● Task prompt
The expected answer is a copy of every line in the listing that has the word "instead".

● Available data

This design comes from an exercise in tuning for small area on the open sky130 flow, not from production work. Only simulation tests tie the RTL to the original design; equivalence was not proved.

==> flow/design.v (excerpt) <==
module Multi_line(
input clk ,
input rstn,
  input   [127:0]M_AXIS_MM2S_0_tdata,
  input   M_AXIS_MM2S_0_tvalid,
  input [4:0] MemRDcount,
  input        SampleValid,
  input [63:0] Sampledata,
  input        CalcOn,
  output[31:0] OutSumr,
  output[31:0] OutSumi
    );
==> module Multi_line, before the edit <==
module Multi_line(
input clk ,
input rstn,
  input   [127:0]M_AXIS_MM2S_0_tdata,
  input   M_AXIS_MM2S_0_tvalid,
  input [4:0] MemRDcount,
  input        SampleValid,
  input [63:0] Sampledata,
  input        CalcOn,
  output[31:0] OutSumr,
  output[31:0] OutSumi
    );
reg [31:0] LineMEM [0:31];
reg [5:0] MemWRcount;
always @(posedge clk or negedge rstn)
	if (!rstn) MemWRcount <= 6'h00;
     else if (M_AXIS_MM2S_0_tvalid) MemWRcount <= MemWRcount + 1;
always @(posedge clk)
	if (M_AXIS_MM2S_0_tvalid && !MemWRcount[5]) LineMEM[MemWRcount[4:0]] <= M_AXIS_MM2S_0_tdata[31:0];
wire signed [24:0] ar = Sampledata[24:0];
wire signed [24:0] ai = Sampledata[56:32];
wire signed [25:0] sp = ar + ai;
wire signed [25:0] sm = ai - ar;
wire [31:0] Rd = LineMEM[MemRDcount];
wire signed [15:0] br = Rd[15:0];
wire signed [15:0] bi = Rd[31:16];
wire signed [16:0] bt = br + bi;
reg [76:0] Samp;
reg [48:0] Coef;
always @(posedge clk)
	Samp <= {ar, sp, sm};
always @(posedge clk or negedge rstn)
	if (!rstn) Coef <= 49'h0;
	else Coef <= {br, bi, bt};
wire [31:0] Mulr;
wire [31:0] Muli;
Compx_4_Mull Compx_4_Mull_inst(
.ar(Samp[76:52]),
.sp(Samp[51:26]),
.sm(Samp[25:0]),
.br(Coef[48:33]),
.bi(Coef[32:17]),
.bt(Coef[16:0]),
.pr(Mulr),
.pi(Muli)
);
reg [31:0] P2r, P2i;
always @(posedge clk) begin
	P2r <= Mulr; P2i <= Muli;
end
reg [31:0] P3r, P3i, P4r, P4i;
always @(posedge clk) begin
	P3r <= P2r; P3i <= P2i;
	P4r <= P3r; P4i <= P3i;
end
reg [31:0] Sumr;
reg [31:0] Sumi;
always @(posedge clk or negedge rstn)
    if (!rstn) begin
         Sumr <= 32'h00000000;
         Sumi <= 32'h00000000;
            end
     else if (!(SampleValid || CalcOn)) begin
         Sumr <= 32'h00000000;
         Sumi <= 32'h00000000;
            end
     else  begin
         Sumr <= Sumr + P4r;
         Sumi <= Sumi + P4i;
            end
  assign OutSumr = Sumr;
  assign OutSumi = Sumi;
endmodule
==> flow/config.mk <==
export PLATFORM = sky130hd
export DESIGN_NAME = Multi_line
export DESIGN_NICKNAME = Multi_line
export VERILOG_FILES = /design/flow/design.v
export SDC_FILE = /design/flow/constraint.sdc
export NUM_CORES = 4
export LEC_CHECK = 0
export CAP_MARGIN = 10
export CORE_MARGIN = 2
export CORE_UTILIZATION = 60
export PLACE_DENSITY_LB_ADDON = 0.2
export SLEW_MARGIN = 10
==> flow/constraint.sdc <==
create_clock -name core_clock -period 10.0 [get_ports {clk}]
set_input_delay 2.0000 -clock core_clock [delete_from_list [all_inputs] [get_ports {clk}]]
set_output_delay 2.0000 -clock core_clock [all_outputs]
set_load 0.01 [all_outputs]
standard.sh (not shown) runs the stock make flow with config.mk's settings and CLKGATE_MAP_FILE= SYNTH_SCRIPT=/design/flow/synth_recipe.tcl, a recipe that flattens the netlist after the stock synthesis.
==> flow/flow/run.sh <==
#!/bin/bash
# Own flow: the standard layout (standard.sh) with these changes:
#  - synthesis maps the combinational logic with an area-oriented ABC script
#    (flow/abc_area.script) instead of ORFS's delay-oriented one;
#  - after Yosys extracts full adders, flow/fa_polarity.py flips adders (a full
#    adder is self-dual) so that fewer inverters are left between them;
#  - adders ($lcu) use Yosys's Sklansky prefix map instead of Kogge-Stone;
#  - ports are buffered with buf_1, and CTS uses clkbuf_4 buffers and no
#    dummy loads.
# Registers (dfflibmap) and every other step are ORFS's own.
set -euo pipefail
W=$(pwd)
rm -rf "$W/scripts_area"
cp -r "$FLOW_HOME/scripts" "$W/scripts_area"
cp "$W/flow/abc_area.script" "$W/scripts_area/abc_speed.script"
python3 "$W/flow/patch_synth.py" "$W/scripts_area/synth.tcl" "$W/flow/fa_polarity.py"
bash standard.sh SCRIPTS_DIR="$W/scripts_area" \
  "SYNTH_OPERATIONS_ARGS=-extra-map +/choices/sklansky.v" synth > "$W/flow_synth.log" 2>&1
bash standard.sh \
  "BUFFER_PORTS_ARGS=-buffer_cell sky130_fd_sc_hd__buf_1" \
  "CTS_ARGS=-sink_clustering_enable -repair_clock_nets -dont_use_dummy_load -buf_list sky130_fd_sc_hd__clkbuf_4" \
  finish > "$W/flow_finish.log" 2>&1
Other scripts of this flow, unchanged in this note and not shown: flow/flow/abc_area.script, flow/flow/fa_polarity.py, flow/flow/patch_synth.py
The first run went through all stages and came out clean.
Change:
--- a/flow/design.v
+++ b/flow/design.v
@@ -4349,9 +4349,16 @@
 wire signed [24:0] ar = Sampledata[24:0];
 wire signed [24:0] ai = Sampledata[56:32];
 wire signed [25:0] sp = ar + ai;
 wire signed [25:0] sm = ai - ar;
-wire [31:0] Rd = LineMEM[MemRDcount];
+wire [31:0] RdSel = 32'd1 << MemRDcount;
+reg [31:0] Rd;
+integer n;
+always @* begin
+	Rd = 32'h00000000;
+	for (n = 0; n < 32; n = n + 1)
+		Rd = Rd | (LineMEM[n] & {32{RdSel[n]}});
+end
 wire signed [15:0] br = Rd[15:0];
 wire signed [15:0] bi = Rd[31:16];
 wire signed [16:0] bt = br + bi;
 reg [76:0] Samp;
The new run completed with no timing, DRC or antenna violations.
Die area falls by 1.4%.
Global-route usage drops by 1.5 points.
First-iteration DRC count drops by 22%.
Cell area decreases by 0.42%.
Area after synthesis drops by 1.4%.
Via count shrinks by 5.1%.
Hold slack improves by 0.0096 ns.
Clock skew stays flat.
Worst setup slack loses 0.027 ns.
Non-clock buffer count came out higher by 127.
Utilization increases by 0.65 points.
Register-to-register slack degrades by 0.03 ns.

==> re-timing with driven ports <==
The flow's constraints put no driver on any port. The routed layouts listed below were extracted and timed again, unchanged, in two steps. Step 1, drivers: a clkbuf_16 drives clk and a buf_2 each remaining input, both assumed. Step 2 moves the port delays by t, midway between the first and last clock arrival at a register: inputs arrive t later, outputs are due t later. That takes back most of the time a late clock gives input paths. Three values: ideal, step 1, step 2; two values: the first two.
run	shift t [ns]	slack for setup (ns)	clock arrival spread, ns
the first run	1.357	0.703 / 0.703 / 0.703	0.148 / 0.149
the second run	1.251	0.676 / 0.676 / -0.317	0.143 / 0.143
With both steps, setup timing fails in the second run, where it was met with ideal ports. For the second run, which loses most, drivers alone change the setup slack by 0.000 ns; drivers and shift together by -0.993 ns.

● Task output
#    (flow/abc_area.script) instead of ORFS's delay-oriented one;
#  - adders ($lcu) use Yosys's Sklansky prefix map instead of Kogge-Stone;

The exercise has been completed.